Acting Executive Director

Michelle Hahn is the Acting Executive Director of the Tobin Center for Economic Policy, where she leads the center’s strategy, partnerships, fundraising, and operations to grow the center’s impact at Yale and in communities across the country. In this role, she works at the intersection of research and real-world impact, driving initiatives that translate rigorous social science into actionable policy solutions.

Since 2022, Michelle has served as the Tobin Center’s Deputy Director and Chief Operating Officer, overseeing the strategic and operational infrastructure critical to achieving the center’s mission. She has built and led a high-performing organization, growing Tobin from a nascent startup into a dynamic team that has supported more than 150 faculty across Yale

Michelle is widely recognized as a leader in the social science impact space, with a track record of building durable bridges between academia and government. Prior to joining the Tobin Center, she was a long-standing member of the Results-Driven Government and Public Finance teams at Arnold Ventures, where she partnered with universities and state and local governments nationwide to embed cutting-edge research into the policymaking process. She founded and led a national network of state-university partnerships—commonly known as policy labs—as well as other innovative, sustainable models that have advanced tax policy reform, expanded economic mobility, and modernized the use of administrative data.

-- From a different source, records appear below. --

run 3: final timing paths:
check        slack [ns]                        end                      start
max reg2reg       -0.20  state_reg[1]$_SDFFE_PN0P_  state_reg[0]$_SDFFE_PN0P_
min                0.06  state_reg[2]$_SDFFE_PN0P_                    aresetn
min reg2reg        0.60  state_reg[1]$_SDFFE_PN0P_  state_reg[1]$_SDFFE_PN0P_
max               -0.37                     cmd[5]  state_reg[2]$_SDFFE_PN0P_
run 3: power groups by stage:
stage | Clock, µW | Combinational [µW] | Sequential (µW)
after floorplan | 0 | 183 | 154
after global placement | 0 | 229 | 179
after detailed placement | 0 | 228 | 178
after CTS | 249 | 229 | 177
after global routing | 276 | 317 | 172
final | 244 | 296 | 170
**src/hw/rtl/sdg_pkg.sv**
```systemverilog
// ----------------------------------------------------------------------------
// sdg_pkg
// Shared types, codes and helpers for the spatial dilemma grid block.
// ----------------------------------------------------------------------------
package sdg_pkg;

  localparam int MAX_SIDE    = 64;
  localparam int GRID_RESET  = 64;
  localparam int CFG_IDX_W   = 2;
  localparam int CFG_DATA_W  = 7;
  localparam int PAYOFF_W    = 5;
  localparam int SCORE_W     = 8;
  localparam int STEP_W      = 4;

  localparam logic [PAYOFF_W-1:0] PAYOFF_MAX        = 5'd28;
  localparam logic [PAYOFF_W-1:0] REWARD_RESET      = 5'd10;
  localparam logic [PAYOFF_W-1:0] TEMPTATION_RESET  = 5'd19;

  // configuration register indexes
  localparam logic [CFG_IDX_W-1:0] CFG_GRID_WIDTH  = 2'd0;
  localparam logic [CFG_IDX_W-1:0] CFG_GRID_HEIGHT = 2'd1;
  localparam logic [CFG_IDX_W-1:0] CFG_REWARD      = 2'd2;
  localparam logic [CFG_IDX_W-1:0] CFG_TEMPTATION  = 2'd3;

  // request opcodes
  localparam logic [1:0] OP_WRITE = 2'd0;
  localparam logic [1:0] OP_GEN   = 2'd1;
  localparam logic [1:0] OP_READ  = 2'd2;

  // sweep phases
  localparam logic [1:0] PH_SCORE  = 2'd0;
  localparam logic [1:0] PH_CHOOSE = 2'd1;
  localparam logic [1:0] PH_COMMIT = 2'd2;

  // step zero is the cell itself, steps one to eight the neighbours
  localparam logic [STEP_W-1:0] STEP_LAST_NB  = 4'd8;
  localparam logic [STEP_W-1:0] STEP_SWEEP_END = 4'd9;
  localparam logic [STEP_W-1:0] STEP_COMMIT_END = 4'd1;

  typedef struct packed {
    logic              sweep;
    logic [1:0]        phase;
    logic [STEP_W-1:0] step;
    logic              pos_clr;
    logic              pos_adv;
    logic              in_take;
    logic              load_read;
    logic              load_gen;
  } dp_cmd_t;

  typedef struct packed {
    logic pos_last;
    logic out_free;
    logic out_full;
  } dp_stat_t;

  function automatic logic signed [1:0] nb_dc(input logic [STEP_W-1:0] step);
    logic signed [1:0] d;
    case (step)
      4'd3, 4'd4, 4'd5: d = 2'sd1;
      4'd6, 4'd7, 4'd8: d = -2'sd1;
      default:          d = 2'sd0;
    endcase
    return d;
  endfunction

  function automatic logic signed [1:0] nb_dr(input logic [STEP_W-1:0] step);
    logic signed [1:0] d;
    case (step)
      4'd1, 4'd4, 4'd7: d = 2'sd1;
      4'd2, 4'd5, 4'd8: d = -2'sd1;
      default:          d = 2'sd0;
    endcase
    return d;
  endfunction

endpackage

```
**src/hw/rtl/sdg_ctrl.sv**
```systemverilog
// ----------------------------------------------------------------------------
// sdg_ctrl
// Sequencer: request decode, three cell sweeps per generation, result loads.
// ----------------------------------------------------------------------------
module sdg_ctrl (
  input  logic             clk_i,
  input  logic             rst_ni,
  input  logic             req_valid_i,
  input  logic [1:0]       opcode_i,
  output logic             req_ready_o,
  input  sdg_pkg::dp_stat_t stat_i,
  output sdg_pkg::dp_cmd_t  cmd_o
);
  import sdg_pkg::*;

  localparam logic [2:0] ST_IDLE   = 3'd0;
  localparam logic [2:0] ST_READ   = 3'd1;
  localparam logic [2:0] ST_SCORE  = 3'd2;
  localparam logic [2:0] ST_CHOOSE = 3'd3;
  localparam logic [2:0] ST_COMMIT = 3'd4;
  localparam logic [2:0] ST_DONE   = 3'd5;

  logic [2:0]        state_q, state_d;
  logic [STEP_W-1:0] step_q, step_d;

  always_comb begin
    state_d     = state_q;
    step_d      = step_q;
    cmd_o       = '0;
    req_ready_o = 1'b0;
    case (state_q)
      ST_IDLE: begin
        req_ready_o   = stat_i.out_free;
        cmd_o.in_take = req_valid_i && stat_i.out_free;
        if (cmd_o.in_take) begin
          case (opcode_i)
            OP_READ: state_d = ST_READ;
            OP_GEN: begin
              state_d       = ST_SCORE;
              step_d        = '0;
              cmd_o.pos_clr = 1'b1;
            end
            default: state_d = ST_IDLE;
          endcase
        end
      end
      ST_READ: begin
        cmd_o.load_read = 1'b1;
        state_d         = ST_IDLE;
      end
      ST_SCORE, ST_CHOOSE, ST_COMMIT: begin
        cmd_o.sweep = 1'b1;
        cmd_o.step  = step_q;
        case (state_q)
          ST_SCORE:  cmd_o.phase = PH_SCORE;
          ST_CHOOSE: cmd_o.phase = PH_CHOOSE;
          default:   cmd_o.phase = PH_COMMIT;
        endcase
        if ((state_q == ST_COMMIT) ? (step_q == STEP_COMMIT_END)
                                   : (step_q == STEP_SWEEP_END)) begin
          step_d = '0;
          if (stat_i.pos_last) begin
            cmd_o.pos_clr = 1'b1;
            case (state_q)
              ST_SCORE:  state_d = ST_CHOOSE;
              ST_CHOOSE: state_d = ST_COMMIT;
              default:   state_d = ST_DONE;
            endcase
          end else begin
            cmd_o.pos_adv = 1'b1;
          end
        end else begin
          step_d = step_q + 1'b1;
        end
      end
      ST_DONE: begin
        cmd_o.load_gen = 1'b1;
        state_d        = ST_IDLE;
      end
      default: state_d = ST_IDLE;
    endcase
  end

  always_ff @(posedge clk_i or negedge rst_ni) begin
    if (!rst_ni) begin
      state_q <= ST_IDLE;
      step_q  <= '0;
    end else begin
      state_q <= state_d;
      step_q  <= step_d;
    end
  end

endmodule

```
**config.mk**
```make
export PLATFORM = sky130hd
export DESIGN_NAME = sdg_ctrl
export DESIGN_NICKNAME = d
export VERILOG_FILES = /design/src/hw/rtl/sdg_pkg.sv /design/src/hw/rtl/sdg_ctrl.sv
export SDC_FILE = /design/constraint.sdc
export NUM_CORES = 1
export LEC_CHECK = 0
export BUFFER_PORTS_ARGS = -buffer_cell sky130_fd_sc_hd__buf_2
export CORE_AREA = 2 2 39 41
export CTS_BUF_LIST = sky130_fd_sc_hd__clkbuf_8
export DETAILED_ROUTE_END_ITERATION = 12
export DIE_AREA = 0 0 41 43
export GPL_ROUTABILITY_DRIVEN = 0
export PLACE_DENSITY = 0.8
export SLEW_MARGIN = 20
export SYNTH_ARGS = -nofsm -noshare
export SYNTH_HDL_FRONTEND = slang
export SYNTH_SLANG_ARGS = --single-unit
```
**constraint.sdc**
```tcl
create_clock -name clk_i -period 1.8 [get_ports clk_i]
set_input_delay 0.36 -clock clk_i [delete_from_list [all_inputs] [get_ports clk_i]]
set_output_delay 0.36 -clock clk_i [all_outputs]
set_load 0.005 [all_outputs]
```
; Word-level counts from Yosys, hierarchy flattened
; Index checks and enable logic that the tools add are counted.
[totals]
input_bits = 8
reg_bits = 7
wordCells = 46
[classes]
n_reduce_logical = 6
mux = 24
add_sub_neg = 1
eq_ne = 13
[op_table]
columns = cell, n
row1 = 4-bit two-way mux, 3
row2 = 3-bit case mux with 2 select lines, 2
row3 = 1-bit two-way mux, 10
row4 = 3-bit two-way mux, 3
row5 = 2-bit case mux with 2 select lines, 2
row6 = 4-bit case mux with 2 select lines, 1
row7 = 7-bit two-way mux, 1
row8 = 3-bit by 2-bit equality test with 1-bit output (second input constant), 2
row9 = 3-bit equality test (second input constant), 2
row10 = 2-bit inequality test (second input constant), 3
row11 = 3-bit AND reduction, 2
row12 = 4-bit by 1-bit adder with 4-bit output (second input constant), 1
row13 = 4-bit by 1-bit equality test with 1-bit output (second input constant), 1
row14 = 4-bit equality test (second input constant), 1
row15 = 3-bit by 1-bit equality test with 1-bit output (second input constant), 1
row16 = 3-bit zero test, 1
row17 = 3-bit OR reduction, 1
row18 = 2-bit by 1-bit equality test with 1-bit output (second input constant), 1
row19 = 2-bit equality test (second input constant), 1
row20 = 2-bit two-way mux, 1
row21 = 2-bit by 1-bit inequality test with 1-bit output (second input constant), 1
row22 = 1-bit case mux with 2 select lines, 1
row23 = 2-bit nonzero test, 1
row24 = 1-bit logical AND, 1

; Longest topological paths before layout
[logic_depth]
word_depth = 5
depth_mapped = 6

; Worst setup path before layout
; OpenSTA, ideal clock, no wires.
[synth_path]
kind = register to output
start = reg state_q[0]
end = out cmd_o[5] (netlist name)
stages_incl_launch_ff = 6
path_slack_ps = 220
t_arrival_ps = 1220
cell_sequence = dfrtp_1 -> buf_2 -> or3b_1 -> inv_1 -> nor2_1 -> nor2b_1
[synth_lines]
columns = item, line_no
row1 = "start, declared", sdg_ctrl.sv:23  ; logic [2:0] state_q, state_d;
row2 = "start signal, assigned", sdg_ctrl.sv:89  ; state_q <= state_d;
row3 = "end, declared", sdg_ctrl.sv:12  ; output sdg_pkg::dp_cmd_t cmd_o

==> flow_summary.json <==
{
  "worstRegToRegCells": 6,
  "crit_end": "cmd_o[4]",
  "max_freq_mhz": 559,
  "dr.first_iter.drc_count": 3,
  "fillers": 139,
  "finalPower_mw": 1.11,
  "viasPerCell": 5.29,
  "setup_viol": 0,
  "ys_dominant_reg_cell": "dfrtp_1",
  "clock_skew_ns": 0.00153,
  "relSlewSlack": 0.733,
  "coreArea_um2": 1380,
  "start_kind": "flip-flop",
  "start_util": 0.400,
  "mappedNetlistArea_um2": 553,
  "firstDrtPassIters": 4,
  "cts_buffer_depth": 2,
  "cp-end-kind": "output port",
  "layout_setup_ws_ns": 0.0102,
  "required_ns": 1.44,
  "p_per_area_nw_per_um2": 1340,
  "worstMarginPinSlew_ns": 0.396,
  "io_pins": 21,
  "avgSynthCellArea_um2": 8.25,
  "yosysWarnings": 0,
  "path_clk_slew_ns": 0.04,
  "r2r_setup_slack_ns": 0.14,
  "r2r-end": "state_q[0]$_DFFE_PN0P_",
  "status": "finished, final reports clean",
  "grt_pass1_wl_um": 2240,
  "final_cell_mix": "buf_2, buf_4, inv_1, dfrtp_1, o21ai_0",
  "ys_types": 30,
  "hp-class": "primary input to async pin",
  "routed_wl_um": 1420,
  "cts_tree": "built",
  "grt_overflow": 0,
  "h-tree-depth": 1,
  "root_buffer": "clkbuf_8",
  "drc": 0,
  "cp.arrival_ns": 1.43,
  "first_global_vias": 566,
  "ir_drop_v": 0.000941,
  "insertion_delay_ns": 0.22,
  "port_buffers": 19,
  "place_ws_ns": 0.129,
  "cts_sinks": 7,
  "period_needed_ns": 1.79,
  "ys_seq_area_frac": 0.317,
  "fin_cells": 112,
  "die_x_um": 41,
  "grt_antenna_before_repair": 0,
  "fin_area_um2": 833,
  "antenna-diode-count": 0,
  "worstSetupStartpoint": "step_q[1]$_DFFE_PN0P_",
  "layout.nets": 107,
  "finalHoldViolCount": 0,
  "track_usage": 0.188,
  "syn2layout_area_growth_pct": 50.7,
  "critPathKind": "flip-flop to output port",
  "place_area_um2": 698,
  "drive_gt1_frac": 0.448,
  "grt_max_degree": 10,
  "async_flop_share": 1.00,
  "worst_r2r_startpoint": "step_q[1]$_DFFE_PN0P_",
  "layout_commonest_cell": "buf_2",
  "synth_fp_nets": 77,
  "rsz0062_at_grt": "yes",
  "finalCritPeriodShare": 0.994,
  "cts_buffers": 3,
  "cap_violations": 0,
  "cp_max_fo": 4,
  "routedWlPerCell_um": 12.7,
  "die_height_um": 43,
  "dp.cells": 105,
  "power_leakage_nw": 0.428,
  "ys_seq_elements": 7,
  "syn_inst": 67,
  "drtAntennaViolNets": 0,
  "dieArea_um2": 1760,
  "synth_edf_count": 0,
  "place_hpwl_um": 1090,
  "num_rows": 14,
  "vias": 593,
  "drv_slew": 0,
  "whs_ns": 0.496
}
how the worst min path moves through the flow:
stage | from | end | cells after the start
after global placement | rst_ni | state_q[1]$_DFFE_PN0P_ | 1
after detailed placement | rst_ni | state_q[1]$_DFFE_PN0P_ | 1
final | rst_ni | step_q[2]$_DFFE_PN0P_ | 2
after global routing | stat_i[2] | state_q[0]$_DFFE_PN0P_ | 2
after CTS | stat_i[2] | state_q[0]$_DFFE_PN0P_ | 2
after floorplan | rst_ni | state_q[0]$_DFFE_PN0P_ | 0
registers in the layout, summed over array words and instances, names as in the netlist:
| signal | cells |
|---|---|
| step_q | 4 |
| state_q | 3 |
critical path, stage by stage (launching register included):
cell	delay (ns)
dfrtp_1	0.38
inv_2	0.08
ha_4	0.14
nor2b_4	0.14
a32oi_1	0.10
o32ai_1	0.21
buf_2	0.15
final cells by class:
cell class | instances | area, µm² | share of cell area
timing repair buffer | 28 | 165 | 0.198
inverter | 7 | 28.8 | 0.0345
tap | 16 | 20.0 | 0.0240
sequential | 7 | 176 | 0.212
multi-input combinational | 50 | 398 | 0.477
clock inverter | 1 | 3.75 | 0.00450
clock buffer | 3 | 41.3 | 0.0495
cells by family after synthesis:
family,share of synthesized area
and+or+nand+nor,0.337
AOI/OAI and AO/OA,0.226
buffers and inverters,0.0747
DFF,0.317
adders and majority gates,0.0452
power by group:
part / switching [mW] / internal (mW)
Combinational: 0.281 / 0.332
Sequential: 0.0716 / 0.220
Clock: 0.0623 / 0.147
Total: 0.415 / 0.699
synthesized netlist by cell type (all sizes together) (2+ instances only):
library cell / instances / area, µm²
dfrtp: 7 / 175
inv: 7 / 26.3
nor2: 6 / 22.5
nor2b: 5 / 31.3
o21ai: 5 / 25.0
nand3: 4 / 20.0
nor3b: 4 / 30.0
a21oi: 2 / 10.0
a22o: 2 / 17.5
buf: 2 / 10.0
ha: 2 / 25.0
nand2: 2 / 7.51
or3b: 2 / 17.5
per-layer routing:
layer,wire length [µm],vias up,track usage
li1,-,302,-
met1,607,276,0.197
met2,749,15,0.313
met3,60,0,0.0785
met4,0,0,0.0733
met5,0,-,0
repair_timing:
item	CTS	global route
hold buffers	1	0
resized for setup	11	7
hold endpoints to repair	7	0
pin swaps	1	2
setup buffers	2	0
endpoints found under the setup margin	6	7
stage by stage:
| stage | TNS [ns] | utilization |
|---|---|---|
| after floorplan | 0 | - |
| after global placement | 0 | 0.505 |
| after detailed placement | 0 | 0.505 |
| after CTS | -0.0269 | 0.580 |
| after global routing | -0.133 | 0.602 |
| final | 0 | 0.602 |
Power figures use the tool's default switching activity.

Her work has consistently focused on designing systems that enable governments to generate, test, and scale effective solutions in real time. She was recently invited to co-lead a major cross-university initiative to develop new models for how social science researchers and governments can collaborate more effectively to deliver innovative public solutions. This effort is part of a broader push to build the field of Public Solutions R&D—strengthening the infrastructure, incentives, and institutions needed for social science to meaningfully inform public problem-solving—bringing together universities including Harvard, Stanford, Chicago, Notre Dame, the University of North Carolina, and the University of Kentucky.

Earlier in her career, Michelle was a member of the founding team of the Federal Reserve Board of Governors' Division of Financial Stability. There, she helped build core analytical infrastructure and contributed to key Dodd-Frank initiatives, including the development of bank capital stress tests and the designation framework for systemically important financial institutions.

Michelle holds a Master of Public Policy from Duke University and a BA in Economics from Trinity University.